** Opening Task input block **
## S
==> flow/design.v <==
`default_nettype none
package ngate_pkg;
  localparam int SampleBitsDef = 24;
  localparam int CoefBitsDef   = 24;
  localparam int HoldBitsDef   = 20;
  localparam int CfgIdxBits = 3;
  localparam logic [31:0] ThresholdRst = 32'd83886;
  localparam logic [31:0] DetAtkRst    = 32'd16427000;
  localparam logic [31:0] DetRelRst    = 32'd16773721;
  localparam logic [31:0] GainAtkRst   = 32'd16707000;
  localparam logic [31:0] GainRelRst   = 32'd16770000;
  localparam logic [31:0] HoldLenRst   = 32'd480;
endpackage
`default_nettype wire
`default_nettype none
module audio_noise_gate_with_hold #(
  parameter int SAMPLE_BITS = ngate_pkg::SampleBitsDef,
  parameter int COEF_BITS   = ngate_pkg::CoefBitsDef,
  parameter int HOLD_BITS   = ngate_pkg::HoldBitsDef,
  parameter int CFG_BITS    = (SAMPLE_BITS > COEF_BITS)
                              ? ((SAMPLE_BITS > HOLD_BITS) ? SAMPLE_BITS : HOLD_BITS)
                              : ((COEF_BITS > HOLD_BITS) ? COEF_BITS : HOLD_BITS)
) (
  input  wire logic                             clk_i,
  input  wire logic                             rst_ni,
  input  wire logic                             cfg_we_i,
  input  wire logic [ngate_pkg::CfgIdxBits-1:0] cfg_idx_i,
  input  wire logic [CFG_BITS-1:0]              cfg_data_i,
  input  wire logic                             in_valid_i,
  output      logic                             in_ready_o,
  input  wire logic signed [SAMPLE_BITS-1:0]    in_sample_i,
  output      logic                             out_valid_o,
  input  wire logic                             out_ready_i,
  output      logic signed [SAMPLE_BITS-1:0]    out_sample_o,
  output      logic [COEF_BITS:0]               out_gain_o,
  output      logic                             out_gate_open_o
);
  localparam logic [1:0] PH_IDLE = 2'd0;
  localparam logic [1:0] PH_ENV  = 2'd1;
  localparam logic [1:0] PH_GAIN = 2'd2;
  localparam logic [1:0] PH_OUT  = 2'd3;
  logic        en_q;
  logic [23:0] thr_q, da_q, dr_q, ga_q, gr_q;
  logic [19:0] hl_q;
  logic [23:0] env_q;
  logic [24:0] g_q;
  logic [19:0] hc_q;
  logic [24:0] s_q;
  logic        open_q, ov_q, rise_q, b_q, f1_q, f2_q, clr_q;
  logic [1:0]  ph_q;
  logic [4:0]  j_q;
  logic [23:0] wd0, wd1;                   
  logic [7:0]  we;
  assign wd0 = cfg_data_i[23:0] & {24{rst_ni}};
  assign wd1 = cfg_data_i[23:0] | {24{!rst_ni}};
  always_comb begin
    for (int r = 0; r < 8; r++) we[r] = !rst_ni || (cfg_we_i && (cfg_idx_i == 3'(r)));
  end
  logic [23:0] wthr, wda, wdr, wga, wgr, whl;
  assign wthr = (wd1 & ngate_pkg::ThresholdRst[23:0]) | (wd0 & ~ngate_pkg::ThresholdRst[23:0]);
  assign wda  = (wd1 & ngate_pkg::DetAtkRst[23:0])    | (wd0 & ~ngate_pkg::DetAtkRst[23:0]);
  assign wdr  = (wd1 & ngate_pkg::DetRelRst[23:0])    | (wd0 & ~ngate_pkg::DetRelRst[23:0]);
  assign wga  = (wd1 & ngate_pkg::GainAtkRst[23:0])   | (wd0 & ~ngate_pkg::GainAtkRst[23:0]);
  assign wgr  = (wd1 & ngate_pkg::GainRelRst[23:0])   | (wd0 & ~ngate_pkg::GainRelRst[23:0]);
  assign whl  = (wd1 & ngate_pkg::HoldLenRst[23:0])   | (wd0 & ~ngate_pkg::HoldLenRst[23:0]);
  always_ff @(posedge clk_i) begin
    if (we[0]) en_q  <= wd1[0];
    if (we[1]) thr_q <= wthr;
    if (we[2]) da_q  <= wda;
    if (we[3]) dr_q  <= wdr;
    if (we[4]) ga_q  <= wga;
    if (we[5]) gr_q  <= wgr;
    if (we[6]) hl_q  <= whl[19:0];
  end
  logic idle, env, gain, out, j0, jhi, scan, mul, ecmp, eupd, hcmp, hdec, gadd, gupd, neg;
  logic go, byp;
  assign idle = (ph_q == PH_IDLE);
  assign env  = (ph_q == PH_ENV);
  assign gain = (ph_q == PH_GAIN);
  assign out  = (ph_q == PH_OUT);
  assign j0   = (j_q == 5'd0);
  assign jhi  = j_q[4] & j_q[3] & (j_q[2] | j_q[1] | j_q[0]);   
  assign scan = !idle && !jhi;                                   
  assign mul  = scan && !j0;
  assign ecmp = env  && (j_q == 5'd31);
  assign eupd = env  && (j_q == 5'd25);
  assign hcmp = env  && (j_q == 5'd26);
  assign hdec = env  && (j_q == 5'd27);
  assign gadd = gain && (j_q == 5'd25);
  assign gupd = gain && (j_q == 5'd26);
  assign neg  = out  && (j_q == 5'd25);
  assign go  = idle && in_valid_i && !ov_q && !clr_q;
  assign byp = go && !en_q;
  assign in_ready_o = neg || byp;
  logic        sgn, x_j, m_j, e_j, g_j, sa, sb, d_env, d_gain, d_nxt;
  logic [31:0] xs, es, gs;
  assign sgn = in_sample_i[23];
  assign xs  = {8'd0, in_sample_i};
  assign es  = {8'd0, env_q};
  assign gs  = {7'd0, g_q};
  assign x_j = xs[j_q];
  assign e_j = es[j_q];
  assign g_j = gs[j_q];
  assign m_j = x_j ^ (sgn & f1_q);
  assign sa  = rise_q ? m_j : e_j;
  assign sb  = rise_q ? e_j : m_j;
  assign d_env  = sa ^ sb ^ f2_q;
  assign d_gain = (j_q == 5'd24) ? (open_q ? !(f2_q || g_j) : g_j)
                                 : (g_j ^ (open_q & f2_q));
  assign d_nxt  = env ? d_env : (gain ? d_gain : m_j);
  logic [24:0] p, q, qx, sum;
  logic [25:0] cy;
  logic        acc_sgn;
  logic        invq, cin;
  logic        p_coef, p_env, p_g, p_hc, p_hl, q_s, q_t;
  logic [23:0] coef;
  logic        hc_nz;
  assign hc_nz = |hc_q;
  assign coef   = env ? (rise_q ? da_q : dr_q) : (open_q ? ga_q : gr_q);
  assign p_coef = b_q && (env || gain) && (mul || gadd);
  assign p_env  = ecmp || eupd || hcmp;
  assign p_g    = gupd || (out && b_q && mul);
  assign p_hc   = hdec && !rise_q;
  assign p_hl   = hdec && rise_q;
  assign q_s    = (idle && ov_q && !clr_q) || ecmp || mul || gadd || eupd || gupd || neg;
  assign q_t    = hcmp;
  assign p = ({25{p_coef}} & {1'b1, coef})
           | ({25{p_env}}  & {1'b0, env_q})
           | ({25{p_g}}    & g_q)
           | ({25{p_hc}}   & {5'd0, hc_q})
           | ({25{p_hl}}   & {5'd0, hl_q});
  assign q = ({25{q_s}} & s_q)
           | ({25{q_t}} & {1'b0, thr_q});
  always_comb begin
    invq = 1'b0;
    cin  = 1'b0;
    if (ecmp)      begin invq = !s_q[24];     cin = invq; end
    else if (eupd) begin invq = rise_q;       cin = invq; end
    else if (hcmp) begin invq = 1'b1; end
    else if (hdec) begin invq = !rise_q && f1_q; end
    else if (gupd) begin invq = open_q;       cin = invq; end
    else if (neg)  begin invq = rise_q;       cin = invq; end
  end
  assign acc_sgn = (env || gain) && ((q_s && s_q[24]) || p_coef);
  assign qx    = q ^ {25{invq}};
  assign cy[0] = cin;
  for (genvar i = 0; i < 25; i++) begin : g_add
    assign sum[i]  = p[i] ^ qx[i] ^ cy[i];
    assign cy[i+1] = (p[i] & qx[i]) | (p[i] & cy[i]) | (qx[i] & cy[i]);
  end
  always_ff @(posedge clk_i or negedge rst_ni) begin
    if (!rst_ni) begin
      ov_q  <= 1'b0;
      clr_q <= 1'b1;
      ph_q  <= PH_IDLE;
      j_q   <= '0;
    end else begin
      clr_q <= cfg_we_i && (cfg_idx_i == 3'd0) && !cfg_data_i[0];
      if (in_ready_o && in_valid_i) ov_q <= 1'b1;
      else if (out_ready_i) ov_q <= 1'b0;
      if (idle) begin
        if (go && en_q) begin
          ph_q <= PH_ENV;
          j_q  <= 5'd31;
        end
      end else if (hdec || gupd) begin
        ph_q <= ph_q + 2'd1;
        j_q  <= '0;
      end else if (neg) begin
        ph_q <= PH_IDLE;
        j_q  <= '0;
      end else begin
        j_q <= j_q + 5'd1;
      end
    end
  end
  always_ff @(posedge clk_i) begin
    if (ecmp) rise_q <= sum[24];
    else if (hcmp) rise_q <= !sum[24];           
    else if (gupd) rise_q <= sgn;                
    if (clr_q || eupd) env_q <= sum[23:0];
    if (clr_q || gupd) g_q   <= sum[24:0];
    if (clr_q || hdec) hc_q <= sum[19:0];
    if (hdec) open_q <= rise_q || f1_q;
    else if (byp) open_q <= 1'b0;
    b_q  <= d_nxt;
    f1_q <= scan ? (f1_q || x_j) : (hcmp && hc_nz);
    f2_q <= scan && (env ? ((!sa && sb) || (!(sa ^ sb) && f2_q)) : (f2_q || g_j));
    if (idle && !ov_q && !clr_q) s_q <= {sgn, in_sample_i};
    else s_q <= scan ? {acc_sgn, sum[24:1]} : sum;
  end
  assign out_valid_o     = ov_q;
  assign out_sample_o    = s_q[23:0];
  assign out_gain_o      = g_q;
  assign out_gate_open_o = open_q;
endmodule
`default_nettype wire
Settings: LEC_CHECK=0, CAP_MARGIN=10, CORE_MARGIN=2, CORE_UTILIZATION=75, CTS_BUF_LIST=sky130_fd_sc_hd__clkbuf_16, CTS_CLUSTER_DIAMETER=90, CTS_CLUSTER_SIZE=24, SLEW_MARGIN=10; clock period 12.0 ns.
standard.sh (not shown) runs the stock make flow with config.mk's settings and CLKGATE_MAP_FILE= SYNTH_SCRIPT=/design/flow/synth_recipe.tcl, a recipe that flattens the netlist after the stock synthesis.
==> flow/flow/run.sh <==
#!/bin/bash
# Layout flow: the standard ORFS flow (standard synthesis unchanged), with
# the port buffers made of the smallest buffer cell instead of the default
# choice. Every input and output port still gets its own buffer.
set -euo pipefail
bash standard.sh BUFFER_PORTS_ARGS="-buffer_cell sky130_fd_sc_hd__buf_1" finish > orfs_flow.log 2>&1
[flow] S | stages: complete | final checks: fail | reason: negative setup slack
** Closing Task input block **
** Opening Task input block **
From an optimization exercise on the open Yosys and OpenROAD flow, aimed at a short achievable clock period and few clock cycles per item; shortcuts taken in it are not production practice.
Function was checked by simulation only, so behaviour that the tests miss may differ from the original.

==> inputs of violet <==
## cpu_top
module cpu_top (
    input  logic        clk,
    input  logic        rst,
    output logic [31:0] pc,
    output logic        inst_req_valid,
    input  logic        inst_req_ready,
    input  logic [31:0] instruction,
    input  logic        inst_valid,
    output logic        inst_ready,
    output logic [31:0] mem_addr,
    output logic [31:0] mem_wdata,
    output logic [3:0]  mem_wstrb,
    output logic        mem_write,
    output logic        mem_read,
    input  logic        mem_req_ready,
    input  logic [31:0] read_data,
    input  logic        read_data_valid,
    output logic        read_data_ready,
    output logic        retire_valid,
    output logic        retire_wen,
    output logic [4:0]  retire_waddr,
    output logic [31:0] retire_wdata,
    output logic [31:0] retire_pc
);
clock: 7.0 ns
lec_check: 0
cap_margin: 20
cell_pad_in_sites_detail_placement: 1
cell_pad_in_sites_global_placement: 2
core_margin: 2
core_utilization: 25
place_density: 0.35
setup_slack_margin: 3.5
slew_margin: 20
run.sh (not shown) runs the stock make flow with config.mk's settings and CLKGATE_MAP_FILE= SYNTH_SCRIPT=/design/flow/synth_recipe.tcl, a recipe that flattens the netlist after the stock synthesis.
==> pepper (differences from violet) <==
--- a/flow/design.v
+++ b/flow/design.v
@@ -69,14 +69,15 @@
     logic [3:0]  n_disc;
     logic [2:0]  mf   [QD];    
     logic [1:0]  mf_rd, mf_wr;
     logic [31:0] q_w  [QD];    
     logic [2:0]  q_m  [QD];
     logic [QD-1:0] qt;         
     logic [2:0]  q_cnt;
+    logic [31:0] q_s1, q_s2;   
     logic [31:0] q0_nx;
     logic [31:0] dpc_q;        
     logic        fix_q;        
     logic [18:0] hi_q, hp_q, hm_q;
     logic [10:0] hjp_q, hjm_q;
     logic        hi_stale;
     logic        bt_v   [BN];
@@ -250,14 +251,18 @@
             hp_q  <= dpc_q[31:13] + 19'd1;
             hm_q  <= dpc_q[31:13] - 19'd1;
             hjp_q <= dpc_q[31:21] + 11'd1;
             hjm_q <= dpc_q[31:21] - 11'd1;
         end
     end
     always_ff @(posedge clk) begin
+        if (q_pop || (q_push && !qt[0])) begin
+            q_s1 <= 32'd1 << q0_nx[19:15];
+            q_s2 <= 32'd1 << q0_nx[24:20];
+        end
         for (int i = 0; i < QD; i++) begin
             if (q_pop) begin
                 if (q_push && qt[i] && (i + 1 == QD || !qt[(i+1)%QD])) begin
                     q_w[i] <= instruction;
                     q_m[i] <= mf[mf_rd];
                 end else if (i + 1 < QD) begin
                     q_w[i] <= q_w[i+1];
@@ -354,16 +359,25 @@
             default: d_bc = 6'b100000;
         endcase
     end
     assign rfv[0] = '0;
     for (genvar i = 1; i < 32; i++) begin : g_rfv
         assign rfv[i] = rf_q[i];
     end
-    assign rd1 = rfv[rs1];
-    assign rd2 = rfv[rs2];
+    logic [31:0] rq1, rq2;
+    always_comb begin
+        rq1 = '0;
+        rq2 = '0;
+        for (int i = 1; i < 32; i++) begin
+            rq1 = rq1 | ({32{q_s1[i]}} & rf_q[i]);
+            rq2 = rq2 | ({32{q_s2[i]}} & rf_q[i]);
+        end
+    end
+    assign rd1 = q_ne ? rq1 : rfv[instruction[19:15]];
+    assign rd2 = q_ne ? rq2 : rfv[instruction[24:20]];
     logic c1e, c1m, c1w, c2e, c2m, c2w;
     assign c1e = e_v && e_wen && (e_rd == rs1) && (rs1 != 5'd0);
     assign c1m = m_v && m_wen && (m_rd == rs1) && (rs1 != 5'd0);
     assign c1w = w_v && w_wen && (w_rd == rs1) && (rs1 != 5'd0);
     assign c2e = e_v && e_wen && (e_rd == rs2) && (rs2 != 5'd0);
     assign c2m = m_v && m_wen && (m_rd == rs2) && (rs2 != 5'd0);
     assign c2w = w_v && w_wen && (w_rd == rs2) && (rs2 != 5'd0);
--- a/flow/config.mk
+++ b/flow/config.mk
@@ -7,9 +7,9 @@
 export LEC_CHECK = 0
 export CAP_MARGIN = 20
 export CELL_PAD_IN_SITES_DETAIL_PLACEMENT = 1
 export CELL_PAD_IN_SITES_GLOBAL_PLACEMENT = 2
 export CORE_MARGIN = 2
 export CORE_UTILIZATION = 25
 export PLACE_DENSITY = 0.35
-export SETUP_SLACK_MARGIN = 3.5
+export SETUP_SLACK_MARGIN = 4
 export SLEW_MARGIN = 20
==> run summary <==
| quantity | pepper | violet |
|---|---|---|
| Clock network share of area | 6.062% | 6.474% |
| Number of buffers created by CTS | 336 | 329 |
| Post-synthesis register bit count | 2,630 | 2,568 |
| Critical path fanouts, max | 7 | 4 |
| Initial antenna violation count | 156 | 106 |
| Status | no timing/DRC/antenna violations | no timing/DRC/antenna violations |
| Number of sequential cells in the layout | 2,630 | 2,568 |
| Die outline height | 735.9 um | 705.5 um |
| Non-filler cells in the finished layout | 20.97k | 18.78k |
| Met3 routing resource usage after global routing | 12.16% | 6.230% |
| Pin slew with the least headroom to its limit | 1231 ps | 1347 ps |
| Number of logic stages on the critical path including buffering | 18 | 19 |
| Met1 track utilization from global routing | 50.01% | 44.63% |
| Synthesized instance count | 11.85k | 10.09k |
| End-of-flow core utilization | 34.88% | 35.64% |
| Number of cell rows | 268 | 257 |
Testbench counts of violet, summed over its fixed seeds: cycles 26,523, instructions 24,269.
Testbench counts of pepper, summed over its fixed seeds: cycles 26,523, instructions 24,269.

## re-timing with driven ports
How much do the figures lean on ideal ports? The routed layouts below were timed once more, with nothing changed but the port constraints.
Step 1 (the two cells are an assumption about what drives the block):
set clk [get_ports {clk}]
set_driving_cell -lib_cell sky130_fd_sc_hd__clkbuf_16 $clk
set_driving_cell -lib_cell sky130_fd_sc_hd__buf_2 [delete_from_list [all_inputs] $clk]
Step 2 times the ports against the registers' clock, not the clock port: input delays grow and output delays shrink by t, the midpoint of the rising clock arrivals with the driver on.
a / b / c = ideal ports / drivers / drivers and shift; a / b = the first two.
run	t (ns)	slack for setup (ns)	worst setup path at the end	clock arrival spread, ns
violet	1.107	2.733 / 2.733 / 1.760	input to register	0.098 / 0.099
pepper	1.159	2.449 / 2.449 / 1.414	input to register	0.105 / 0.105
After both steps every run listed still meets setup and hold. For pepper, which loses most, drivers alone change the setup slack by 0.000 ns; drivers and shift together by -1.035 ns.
** Closing Task input block **
• Problem details: Every line in the material above that has the word "gadd" should be copied.

• Finished exercise:
  logic idle, env, gain, out, j0, jhi, scan, mul, ecmp, eupd, hcmp, hdec, gadd, gupd, neg;
  assign gadd = gain && (j_q == 5'd25);
  assign p_coef = b_q && (env || gain) && (mul || gadd);
  assign q_s    = (idle && ov_q && !clr_q) || ecmp || mul || gadd || eupd || gupd || neg;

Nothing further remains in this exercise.